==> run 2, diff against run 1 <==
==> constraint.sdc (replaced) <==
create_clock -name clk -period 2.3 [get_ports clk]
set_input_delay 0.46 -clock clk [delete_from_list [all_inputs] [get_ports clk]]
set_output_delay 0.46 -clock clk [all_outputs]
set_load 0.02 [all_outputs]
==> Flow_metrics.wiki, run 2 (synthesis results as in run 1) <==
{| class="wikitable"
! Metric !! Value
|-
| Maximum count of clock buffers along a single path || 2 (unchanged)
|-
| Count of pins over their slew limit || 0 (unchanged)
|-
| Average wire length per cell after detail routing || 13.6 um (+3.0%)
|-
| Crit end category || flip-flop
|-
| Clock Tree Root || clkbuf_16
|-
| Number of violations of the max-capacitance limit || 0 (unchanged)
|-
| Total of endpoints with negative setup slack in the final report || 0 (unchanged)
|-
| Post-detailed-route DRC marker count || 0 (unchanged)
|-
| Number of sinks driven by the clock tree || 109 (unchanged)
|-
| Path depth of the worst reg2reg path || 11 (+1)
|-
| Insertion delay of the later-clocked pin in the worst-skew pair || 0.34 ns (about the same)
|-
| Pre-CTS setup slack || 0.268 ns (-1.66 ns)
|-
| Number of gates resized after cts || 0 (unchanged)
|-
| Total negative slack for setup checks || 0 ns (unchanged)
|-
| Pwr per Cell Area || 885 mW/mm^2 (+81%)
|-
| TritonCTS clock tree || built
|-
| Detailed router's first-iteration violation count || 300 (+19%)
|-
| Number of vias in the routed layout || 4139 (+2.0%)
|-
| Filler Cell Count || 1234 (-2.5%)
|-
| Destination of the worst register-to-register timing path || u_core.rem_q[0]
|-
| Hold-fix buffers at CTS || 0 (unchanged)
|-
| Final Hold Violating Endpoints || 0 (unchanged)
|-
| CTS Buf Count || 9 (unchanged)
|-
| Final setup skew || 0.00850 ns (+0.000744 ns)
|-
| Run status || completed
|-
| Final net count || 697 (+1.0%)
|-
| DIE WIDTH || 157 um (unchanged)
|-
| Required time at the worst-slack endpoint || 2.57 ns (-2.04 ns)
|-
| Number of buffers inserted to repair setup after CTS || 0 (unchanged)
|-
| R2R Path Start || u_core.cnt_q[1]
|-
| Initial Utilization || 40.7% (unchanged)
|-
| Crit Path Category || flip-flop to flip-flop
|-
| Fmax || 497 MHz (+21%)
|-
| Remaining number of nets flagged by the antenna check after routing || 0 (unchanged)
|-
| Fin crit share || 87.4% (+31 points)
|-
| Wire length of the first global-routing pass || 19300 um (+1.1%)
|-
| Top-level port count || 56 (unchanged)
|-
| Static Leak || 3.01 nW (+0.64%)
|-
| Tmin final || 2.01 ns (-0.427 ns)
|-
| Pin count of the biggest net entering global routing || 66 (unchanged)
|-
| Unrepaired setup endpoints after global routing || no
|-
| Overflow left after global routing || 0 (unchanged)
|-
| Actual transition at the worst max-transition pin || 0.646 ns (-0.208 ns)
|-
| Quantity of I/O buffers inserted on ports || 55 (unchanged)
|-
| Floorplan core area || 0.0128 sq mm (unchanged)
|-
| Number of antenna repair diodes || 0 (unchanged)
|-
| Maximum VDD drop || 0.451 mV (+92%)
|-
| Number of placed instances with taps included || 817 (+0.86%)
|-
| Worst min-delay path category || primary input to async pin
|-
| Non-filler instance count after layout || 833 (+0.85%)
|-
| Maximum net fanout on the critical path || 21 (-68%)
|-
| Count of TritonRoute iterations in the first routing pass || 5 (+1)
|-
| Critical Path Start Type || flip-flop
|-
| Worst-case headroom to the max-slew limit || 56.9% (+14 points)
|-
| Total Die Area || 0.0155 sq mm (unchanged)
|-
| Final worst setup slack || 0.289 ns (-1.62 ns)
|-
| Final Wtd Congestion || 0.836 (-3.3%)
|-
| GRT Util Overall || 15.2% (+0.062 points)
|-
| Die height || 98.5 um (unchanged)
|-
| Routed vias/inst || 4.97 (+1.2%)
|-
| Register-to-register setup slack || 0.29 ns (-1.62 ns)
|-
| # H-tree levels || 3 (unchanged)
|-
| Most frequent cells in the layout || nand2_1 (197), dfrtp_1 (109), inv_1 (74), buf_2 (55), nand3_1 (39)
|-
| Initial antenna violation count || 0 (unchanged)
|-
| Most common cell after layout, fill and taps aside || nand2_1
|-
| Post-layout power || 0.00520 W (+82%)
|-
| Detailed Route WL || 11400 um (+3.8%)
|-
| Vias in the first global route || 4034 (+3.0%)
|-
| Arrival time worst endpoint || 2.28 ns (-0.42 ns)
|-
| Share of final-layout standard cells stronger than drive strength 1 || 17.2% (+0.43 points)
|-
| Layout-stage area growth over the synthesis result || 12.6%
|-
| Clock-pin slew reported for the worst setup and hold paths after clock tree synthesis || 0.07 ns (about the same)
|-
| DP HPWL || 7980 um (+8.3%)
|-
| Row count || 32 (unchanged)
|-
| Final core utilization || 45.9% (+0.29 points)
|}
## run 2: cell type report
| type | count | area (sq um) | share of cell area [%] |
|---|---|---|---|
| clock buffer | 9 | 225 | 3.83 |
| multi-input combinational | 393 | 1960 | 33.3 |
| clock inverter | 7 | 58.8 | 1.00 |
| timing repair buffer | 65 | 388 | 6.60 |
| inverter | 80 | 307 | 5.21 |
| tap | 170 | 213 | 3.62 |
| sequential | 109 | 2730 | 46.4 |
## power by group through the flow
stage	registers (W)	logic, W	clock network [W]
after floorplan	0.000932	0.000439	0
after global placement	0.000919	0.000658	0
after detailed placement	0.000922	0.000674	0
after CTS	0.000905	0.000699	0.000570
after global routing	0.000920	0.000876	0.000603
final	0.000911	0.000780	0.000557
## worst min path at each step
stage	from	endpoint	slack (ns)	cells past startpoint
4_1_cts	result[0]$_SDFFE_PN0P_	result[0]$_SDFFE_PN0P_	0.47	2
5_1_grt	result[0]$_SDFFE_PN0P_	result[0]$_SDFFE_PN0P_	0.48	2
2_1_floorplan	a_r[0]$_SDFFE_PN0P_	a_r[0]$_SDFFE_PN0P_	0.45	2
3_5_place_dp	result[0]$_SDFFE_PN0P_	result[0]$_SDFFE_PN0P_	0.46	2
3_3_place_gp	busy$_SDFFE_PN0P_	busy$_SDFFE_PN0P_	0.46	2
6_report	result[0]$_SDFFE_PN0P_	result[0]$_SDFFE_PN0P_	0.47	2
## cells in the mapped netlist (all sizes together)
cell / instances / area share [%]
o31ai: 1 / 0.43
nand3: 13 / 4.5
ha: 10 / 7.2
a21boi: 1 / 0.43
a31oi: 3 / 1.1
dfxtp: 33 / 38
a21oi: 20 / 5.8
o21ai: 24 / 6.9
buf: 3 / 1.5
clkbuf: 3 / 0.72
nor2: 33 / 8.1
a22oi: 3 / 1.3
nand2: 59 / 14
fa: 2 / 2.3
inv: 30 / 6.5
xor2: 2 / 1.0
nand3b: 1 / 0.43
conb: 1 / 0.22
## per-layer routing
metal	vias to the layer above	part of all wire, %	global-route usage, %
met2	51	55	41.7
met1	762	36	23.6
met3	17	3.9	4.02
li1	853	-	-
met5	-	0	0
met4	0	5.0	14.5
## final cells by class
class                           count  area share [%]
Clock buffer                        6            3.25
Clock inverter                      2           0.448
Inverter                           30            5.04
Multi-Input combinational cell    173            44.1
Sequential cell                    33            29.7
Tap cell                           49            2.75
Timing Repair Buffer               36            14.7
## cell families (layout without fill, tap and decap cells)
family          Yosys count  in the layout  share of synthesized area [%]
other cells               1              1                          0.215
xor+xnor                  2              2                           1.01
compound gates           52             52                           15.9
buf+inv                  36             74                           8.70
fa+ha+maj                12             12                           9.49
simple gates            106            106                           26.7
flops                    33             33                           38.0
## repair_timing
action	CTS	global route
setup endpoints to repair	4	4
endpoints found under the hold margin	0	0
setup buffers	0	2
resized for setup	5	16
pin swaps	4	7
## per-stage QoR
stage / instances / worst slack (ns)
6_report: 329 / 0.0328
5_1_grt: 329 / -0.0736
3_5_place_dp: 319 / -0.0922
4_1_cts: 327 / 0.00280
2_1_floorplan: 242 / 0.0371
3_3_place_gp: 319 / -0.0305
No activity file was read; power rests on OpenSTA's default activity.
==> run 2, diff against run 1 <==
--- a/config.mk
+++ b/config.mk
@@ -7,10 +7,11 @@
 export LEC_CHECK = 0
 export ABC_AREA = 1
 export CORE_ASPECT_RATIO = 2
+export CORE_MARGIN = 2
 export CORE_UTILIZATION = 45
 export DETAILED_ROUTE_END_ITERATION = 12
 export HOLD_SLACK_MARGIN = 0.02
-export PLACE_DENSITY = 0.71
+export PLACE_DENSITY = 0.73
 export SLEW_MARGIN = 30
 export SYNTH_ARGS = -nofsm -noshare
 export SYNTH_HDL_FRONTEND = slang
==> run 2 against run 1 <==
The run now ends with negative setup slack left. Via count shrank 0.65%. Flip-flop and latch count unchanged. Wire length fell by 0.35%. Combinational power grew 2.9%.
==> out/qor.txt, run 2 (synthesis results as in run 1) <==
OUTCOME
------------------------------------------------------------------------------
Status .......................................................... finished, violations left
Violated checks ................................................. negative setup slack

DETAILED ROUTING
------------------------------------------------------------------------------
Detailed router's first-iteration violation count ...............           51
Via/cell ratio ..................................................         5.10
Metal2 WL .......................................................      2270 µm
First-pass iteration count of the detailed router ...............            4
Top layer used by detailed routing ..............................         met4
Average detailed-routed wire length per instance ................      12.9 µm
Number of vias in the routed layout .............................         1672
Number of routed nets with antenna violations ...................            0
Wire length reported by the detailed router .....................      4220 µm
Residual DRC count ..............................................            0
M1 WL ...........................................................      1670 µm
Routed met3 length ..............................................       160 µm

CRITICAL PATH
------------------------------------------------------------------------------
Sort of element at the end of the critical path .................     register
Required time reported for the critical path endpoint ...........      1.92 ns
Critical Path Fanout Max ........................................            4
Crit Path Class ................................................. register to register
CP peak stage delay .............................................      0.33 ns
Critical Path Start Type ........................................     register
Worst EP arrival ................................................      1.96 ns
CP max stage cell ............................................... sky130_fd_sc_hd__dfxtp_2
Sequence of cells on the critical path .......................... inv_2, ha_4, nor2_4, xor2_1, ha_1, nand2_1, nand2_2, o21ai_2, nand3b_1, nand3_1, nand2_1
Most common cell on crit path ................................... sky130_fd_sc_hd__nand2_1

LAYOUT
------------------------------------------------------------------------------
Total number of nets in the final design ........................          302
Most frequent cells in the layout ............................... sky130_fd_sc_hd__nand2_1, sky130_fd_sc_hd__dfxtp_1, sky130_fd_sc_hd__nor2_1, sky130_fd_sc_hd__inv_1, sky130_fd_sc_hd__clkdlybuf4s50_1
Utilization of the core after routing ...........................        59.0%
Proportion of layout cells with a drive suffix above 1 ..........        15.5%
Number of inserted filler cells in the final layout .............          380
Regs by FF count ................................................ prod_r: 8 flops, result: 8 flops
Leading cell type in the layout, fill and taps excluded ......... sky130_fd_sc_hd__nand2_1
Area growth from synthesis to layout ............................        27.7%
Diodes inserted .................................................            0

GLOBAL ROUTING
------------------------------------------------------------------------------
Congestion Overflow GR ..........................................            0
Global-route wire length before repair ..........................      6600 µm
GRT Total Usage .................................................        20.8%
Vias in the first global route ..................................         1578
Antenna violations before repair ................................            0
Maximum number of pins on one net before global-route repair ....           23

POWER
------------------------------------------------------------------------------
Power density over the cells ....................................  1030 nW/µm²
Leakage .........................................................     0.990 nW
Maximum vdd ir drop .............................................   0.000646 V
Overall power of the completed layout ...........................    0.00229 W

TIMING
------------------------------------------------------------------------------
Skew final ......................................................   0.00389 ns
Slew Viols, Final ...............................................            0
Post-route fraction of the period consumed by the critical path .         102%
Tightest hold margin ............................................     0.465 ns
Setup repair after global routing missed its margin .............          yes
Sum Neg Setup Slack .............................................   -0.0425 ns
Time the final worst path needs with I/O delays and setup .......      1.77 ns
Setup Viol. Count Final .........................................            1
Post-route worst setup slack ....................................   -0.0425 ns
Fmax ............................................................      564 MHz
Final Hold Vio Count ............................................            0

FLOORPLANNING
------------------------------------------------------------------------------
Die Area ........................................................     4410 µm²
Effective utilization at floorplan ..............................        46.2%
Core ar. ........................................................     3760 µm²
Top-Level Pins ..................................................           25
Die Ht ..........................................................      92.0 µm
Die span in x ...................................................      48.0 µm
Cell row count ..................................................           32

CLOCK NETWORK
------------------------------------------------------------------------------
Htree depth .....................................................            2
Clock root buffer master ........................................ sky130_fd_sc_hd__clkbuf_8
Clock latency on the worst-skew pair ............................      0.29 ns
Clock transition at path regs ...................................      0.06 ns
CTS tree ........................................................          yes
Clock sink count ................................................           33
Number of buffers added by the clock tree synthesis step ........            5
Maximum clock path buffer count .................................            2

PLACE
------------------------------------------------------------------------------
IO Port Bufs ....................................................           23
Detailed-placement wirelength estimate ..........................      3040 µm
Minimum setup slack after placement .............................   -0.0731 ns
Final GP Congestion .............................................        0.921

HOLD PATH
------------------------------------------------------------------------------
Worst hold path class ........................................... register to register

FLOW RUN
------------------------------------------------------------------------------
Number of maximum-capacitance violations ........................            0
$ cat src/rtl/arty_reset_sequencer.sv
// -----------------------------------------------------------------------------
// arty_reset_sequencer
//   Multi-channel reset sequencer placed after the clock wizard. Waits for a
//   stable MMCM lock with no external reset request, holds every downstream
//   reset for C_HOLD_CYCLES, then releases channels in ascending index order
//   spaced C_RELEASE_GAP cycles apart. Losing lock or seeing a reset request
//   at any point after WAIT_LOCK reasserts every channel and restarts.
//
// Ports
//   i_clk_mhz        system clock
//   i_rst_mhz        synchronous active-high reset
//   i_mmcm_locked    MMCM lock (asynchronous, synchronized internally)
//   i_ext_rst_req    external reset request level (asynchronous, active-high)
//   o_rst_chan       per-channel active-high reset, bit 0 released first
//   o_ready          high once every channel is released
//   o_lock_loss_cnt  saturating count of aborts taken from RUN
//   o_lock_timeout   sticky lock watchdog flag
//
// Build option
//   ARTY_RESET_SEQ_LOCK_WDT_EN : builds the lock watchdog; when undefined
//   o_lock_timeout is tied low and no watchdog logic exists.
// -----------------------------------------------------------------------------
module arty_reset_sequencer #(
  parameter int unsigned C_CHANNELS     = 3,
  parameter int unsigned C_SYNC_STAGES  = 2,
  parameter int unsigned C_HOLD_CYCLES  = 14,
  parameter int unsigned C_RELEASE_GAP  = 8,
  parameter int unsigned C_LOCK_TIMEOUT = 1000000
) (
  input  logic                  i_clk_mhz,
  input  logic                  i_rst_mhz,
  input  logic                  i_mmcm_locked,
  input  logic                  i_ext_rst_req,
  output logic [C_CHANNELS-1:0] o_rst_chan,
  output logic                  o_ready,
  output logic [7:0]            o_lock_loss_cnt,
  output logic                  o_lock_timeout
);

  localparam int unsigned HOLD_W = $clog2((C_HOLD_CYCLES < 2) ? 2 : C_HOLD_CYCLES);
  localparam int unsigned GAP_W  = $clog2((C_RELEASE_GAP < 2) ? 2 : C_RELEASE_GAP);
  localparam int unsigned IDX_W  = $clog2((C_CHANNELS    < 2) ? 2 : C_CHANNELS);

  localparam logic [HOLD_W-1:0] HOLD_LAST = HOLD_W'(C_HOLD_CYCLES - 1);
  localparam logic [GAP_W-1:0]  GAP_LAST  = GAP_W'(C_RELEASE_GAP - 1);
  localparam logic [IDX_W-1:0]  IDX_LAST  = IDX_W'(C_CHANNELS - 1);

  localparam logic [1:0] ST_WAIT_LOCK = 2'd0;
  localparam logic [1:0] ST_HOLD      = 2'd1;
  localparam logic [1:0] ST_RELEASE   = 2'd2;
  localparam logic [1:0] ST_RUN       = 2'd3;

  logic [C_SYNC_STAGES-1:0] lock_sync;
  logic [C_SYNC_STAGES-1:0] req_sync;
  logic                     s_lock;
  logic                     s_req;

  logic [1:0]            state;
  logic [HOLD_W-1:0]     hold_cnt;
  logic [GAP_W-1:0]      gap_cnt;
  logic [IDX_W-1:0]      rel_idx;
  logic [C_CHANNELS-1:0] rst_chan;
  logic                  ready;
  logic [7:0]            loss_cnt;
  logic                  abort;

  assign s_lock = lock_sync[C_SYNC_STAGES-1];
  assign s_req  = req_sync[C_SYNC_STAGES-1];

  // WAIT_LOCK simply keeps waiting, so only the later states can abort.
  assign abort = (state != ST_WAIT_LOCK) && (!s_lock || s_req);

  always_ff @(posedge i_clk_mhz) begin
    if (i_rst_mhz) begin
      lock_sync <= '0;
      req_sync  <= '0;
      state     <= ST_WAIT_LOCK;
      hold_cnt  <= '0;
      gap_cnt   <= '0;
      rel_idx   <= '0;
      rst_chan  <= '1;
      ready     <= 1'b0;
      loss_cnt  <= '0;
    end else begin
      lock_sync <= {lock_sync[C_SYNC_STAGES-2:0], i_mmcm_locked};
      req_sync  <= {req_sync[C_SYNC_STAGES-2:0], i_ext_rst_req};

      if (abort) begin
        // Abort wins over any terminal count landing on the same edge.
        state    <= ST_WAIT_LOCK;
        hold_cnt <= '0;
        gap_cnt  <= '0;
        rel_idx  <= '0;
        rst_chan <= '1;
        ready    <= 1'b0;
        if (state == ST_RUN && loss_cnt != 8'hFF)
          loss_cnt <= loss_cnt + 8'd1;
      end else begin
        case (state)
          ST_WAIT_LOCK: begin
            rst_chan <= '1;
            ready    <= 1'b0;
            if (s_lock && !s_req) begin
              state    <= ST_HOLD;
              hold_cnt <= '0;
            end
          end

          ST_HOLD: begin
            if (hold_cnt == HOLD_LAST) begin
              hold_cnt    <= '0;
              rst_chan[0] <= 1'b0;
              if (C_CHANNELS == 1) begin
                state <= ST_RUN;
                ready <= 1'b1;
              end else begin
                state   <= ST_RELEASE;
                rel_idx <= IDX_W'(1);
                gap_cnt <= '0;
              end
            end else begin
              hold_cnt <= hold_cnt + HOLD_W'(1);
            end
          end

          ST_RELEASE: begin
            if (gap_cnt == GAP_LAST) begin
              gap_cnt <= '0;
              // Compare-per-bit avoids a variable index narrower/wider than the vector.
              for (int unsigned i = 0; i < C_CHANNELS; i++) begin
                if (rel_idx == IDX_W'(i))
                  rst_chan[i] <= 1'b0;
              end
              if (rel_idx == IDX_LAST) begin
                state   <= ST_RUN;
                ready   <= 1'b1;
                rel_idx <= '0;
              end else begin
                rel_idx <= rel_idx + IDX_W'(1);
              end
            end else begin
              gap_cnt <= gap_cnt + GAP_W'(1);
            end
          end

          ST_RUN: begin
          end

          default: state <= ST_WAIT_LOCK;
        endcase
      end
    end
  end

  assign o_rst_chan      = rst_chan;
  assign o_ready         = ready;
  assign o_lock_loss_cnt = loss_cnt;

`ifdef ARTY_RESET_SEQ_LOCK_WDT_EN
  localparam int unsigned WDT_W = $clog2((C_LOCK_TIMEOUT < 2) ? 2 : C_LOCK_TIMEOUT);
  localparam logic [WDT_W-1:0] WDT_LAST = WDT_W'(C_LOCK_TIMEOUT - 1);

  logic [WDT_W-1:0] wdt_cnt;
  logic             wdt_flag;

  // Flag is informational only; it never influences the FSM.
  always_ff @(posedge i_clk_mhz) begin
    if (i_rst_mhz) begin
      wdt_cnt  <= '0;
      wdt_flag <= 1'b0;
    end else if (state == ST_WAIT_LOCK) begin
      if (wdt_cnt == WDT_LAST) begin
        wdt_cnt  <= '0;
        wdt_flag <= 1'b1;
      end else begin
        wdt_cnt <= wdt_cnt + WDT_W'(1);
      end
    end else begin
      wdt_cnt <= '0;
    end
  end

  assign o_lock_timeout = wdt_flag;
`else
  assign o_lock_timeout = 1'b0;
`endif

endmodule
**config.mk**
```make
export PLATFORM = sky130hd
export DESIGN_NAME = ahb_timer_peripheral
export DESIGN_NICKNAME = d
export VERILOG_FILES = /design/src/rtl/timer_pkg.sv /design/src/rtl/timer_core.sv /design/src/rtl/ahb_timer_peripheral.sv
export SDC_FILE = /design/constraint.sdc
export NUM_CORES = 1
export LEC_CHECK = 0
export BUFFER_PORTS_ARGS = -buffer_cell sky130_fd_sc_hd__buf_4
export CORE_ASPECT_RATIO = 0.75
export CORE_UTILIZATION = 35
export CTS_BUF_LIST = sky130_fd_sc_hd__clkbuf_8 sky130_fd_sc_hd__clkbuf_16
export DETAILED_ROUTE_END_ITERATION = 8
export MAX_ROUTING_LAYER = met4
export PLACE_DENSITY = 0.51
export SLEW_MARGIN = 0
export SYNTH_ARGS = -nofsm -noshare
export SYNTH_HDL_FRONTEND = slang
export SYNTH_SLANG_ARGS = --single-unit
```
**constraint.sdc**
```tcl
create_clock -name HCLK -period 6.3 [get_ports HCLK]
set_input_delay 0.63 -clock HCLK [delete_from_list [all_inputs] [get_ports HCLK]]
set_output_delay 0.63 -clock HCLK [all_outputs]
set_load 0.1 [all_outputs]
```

◆ ◆ ◆ ◆

▶ What the exercise asks:
Going through the data above, count each line that contains "Initial" and give only that figure.

▶ Task output:
2